• **Directions**: Repeat exactly the lines of the listing below, please, starting with the first and ending with the line containing "state select input."; leave out the rest.
__________________________________________________
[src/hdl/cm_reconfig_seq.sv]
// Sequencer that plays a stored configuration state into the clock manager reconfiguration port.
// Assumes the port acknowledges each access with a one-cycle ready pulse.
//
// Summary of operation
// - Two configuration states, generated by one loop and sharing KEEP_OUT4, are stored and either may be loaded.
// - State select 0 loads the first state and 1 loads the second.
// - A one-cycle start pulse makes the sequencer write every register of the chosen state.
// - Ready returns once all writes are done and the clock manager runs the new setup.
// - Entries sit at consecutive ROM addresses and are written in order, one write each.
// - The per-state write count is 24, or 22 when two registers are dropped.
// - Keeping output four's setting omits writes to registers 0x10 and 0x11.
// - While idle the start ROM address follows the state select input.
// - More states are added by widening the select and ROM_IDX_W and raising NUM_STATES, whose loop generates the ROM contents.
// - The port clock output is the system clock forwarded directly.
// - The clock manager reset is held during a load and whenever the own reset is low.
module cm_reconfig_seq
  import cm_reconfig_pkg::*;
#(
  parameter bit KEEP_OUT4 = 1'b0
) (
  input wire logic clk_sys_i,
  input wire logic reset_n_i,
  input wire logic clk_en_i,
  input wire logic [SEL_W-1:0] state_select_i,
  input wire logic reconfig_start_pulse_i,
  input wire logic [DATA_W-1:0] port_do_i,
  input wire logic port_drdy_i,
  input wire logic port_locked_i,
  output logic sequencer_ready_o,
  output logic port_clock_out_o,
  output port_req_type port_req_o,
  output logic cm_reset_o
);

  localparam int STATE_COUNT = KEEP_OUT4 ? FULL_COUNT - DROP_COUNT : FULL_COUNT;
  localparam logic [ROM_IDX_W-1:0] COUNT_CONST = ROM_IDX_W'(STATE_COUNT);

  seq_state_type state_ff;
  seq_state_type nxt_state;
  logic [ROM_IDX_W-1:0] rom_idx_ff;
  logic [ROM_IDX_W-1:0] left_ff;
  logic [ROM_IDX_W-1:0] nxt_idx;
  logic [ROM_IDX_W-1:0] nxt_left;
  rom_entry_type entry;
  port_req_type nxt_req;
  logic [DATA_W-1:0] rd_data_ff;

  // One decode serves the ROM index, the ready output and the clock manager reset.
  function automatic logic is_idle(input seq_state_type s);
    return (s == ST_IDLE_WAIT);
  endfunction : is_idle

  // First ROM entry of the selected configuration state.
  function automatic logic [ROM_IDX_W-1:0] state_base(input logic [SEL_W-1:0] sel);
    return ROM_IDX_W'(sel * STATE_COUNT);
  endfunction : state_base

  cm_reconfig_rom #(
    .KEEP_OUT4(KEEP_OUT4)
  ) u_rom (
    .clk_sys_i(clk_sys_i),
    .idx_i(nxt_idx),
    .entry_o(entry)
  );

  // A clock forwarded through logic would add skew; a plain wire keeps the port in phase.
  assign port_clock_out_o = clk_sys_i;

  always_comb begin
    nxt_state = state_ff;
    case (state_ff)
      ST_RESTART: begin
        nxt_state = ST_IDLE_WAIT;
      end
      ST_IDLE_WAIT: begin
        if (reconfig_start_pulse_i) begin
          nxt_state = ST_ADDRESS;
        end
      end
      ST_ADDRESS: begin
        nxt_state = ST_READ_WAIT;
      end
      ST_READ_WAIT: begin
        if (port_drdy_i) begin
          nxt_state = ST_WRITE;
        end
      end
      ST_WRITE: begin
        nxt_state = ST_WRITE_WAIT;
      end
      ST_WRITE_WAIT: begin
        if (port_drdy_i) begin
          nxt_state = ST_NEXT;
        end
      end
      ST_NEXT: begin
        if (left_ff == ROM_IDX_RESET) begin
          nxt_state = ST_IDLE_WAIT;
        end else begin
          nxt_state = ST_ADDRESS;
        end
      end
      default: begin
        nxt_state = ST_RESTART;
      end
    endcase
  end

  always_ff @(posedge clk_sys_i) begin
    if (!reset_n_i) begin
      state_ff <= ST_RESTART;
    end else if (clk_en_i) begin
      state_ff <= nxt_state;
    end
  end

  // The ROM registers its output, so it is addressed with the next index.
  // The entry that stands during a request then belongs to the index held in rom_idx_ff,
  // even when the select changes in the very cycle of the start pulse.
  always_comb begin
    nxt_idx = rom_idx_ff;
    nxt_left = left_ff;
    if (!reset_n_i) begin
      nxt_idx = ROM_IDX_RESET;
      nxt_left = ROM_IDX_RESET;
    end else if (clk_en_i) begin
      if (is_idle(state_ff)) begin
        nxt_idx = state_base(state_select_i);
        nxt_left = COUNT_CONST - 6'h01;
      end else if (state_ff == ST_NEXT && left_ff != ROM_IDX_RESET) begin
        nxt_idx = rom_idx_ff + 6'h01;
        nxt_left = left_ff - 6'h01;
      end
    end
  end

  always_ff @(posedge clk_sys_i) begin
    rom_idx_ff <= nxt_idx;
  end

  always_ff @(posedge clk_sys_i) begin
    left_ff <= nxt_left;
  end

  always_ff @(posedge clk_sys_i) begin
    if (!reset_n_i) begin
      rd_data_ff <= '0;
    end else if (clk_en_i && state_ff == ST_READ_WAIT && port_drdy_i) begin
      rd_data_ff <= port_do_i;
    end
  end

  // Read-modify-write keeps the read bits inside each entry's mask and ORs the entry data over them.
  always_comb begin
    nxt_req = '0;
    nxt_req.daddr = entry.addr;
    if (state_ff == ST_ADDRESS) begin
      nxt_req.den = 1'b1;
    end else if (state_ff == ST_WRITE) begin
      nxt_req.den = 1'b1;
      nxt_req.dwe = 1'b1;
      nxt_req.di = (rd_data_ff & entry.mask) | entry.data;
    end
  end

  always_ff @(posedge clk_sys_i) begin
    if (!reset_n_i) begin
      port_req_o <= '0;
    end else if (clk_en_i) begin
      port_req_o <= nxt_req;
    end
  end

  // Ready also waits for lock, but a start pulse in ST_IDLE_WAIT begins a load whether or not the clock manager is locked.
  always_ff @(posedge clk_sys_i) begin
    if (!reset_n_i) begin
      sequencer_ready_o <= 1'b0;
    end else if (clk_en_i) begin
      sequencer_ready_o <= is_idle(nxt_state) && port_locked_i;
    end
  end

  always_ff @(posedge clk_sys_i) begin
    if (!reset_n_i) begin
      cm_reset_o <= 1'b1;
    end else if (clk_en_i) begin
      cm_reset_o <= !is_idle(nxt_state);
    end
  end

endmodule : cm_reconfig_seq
__________________________________________________
• **Response to the exercise**:
[src/hdl/cm_reconfig_seq.sv]
// Sequencer that plays a stored configuration state into the clock manager reconfiguration port.
// Assumes the port acknowledges each access with a one-cycle ready pulse.
//
// Summary of operation
// - Two configuration states, generated by one loop and sharing KEEP_OUT4, are stored and either may be loaded.
// - State select 0 loads the first state and 1 loads the second.
// - A one-cycle start pulse makes the sequencer write every register of the chosen state.
// - Ready returns once all writes are done and the clock manager runs the new setup.
// - Entries sit at consecutive ROM addresses and are written in order, one write each.
// - The per-state write count is 24, or 22 when two registers are dropped.
// - Keeping output four's setting omits writes to registers 0x10 and 0x11.
// - While idle the start ROM address follows the state select input.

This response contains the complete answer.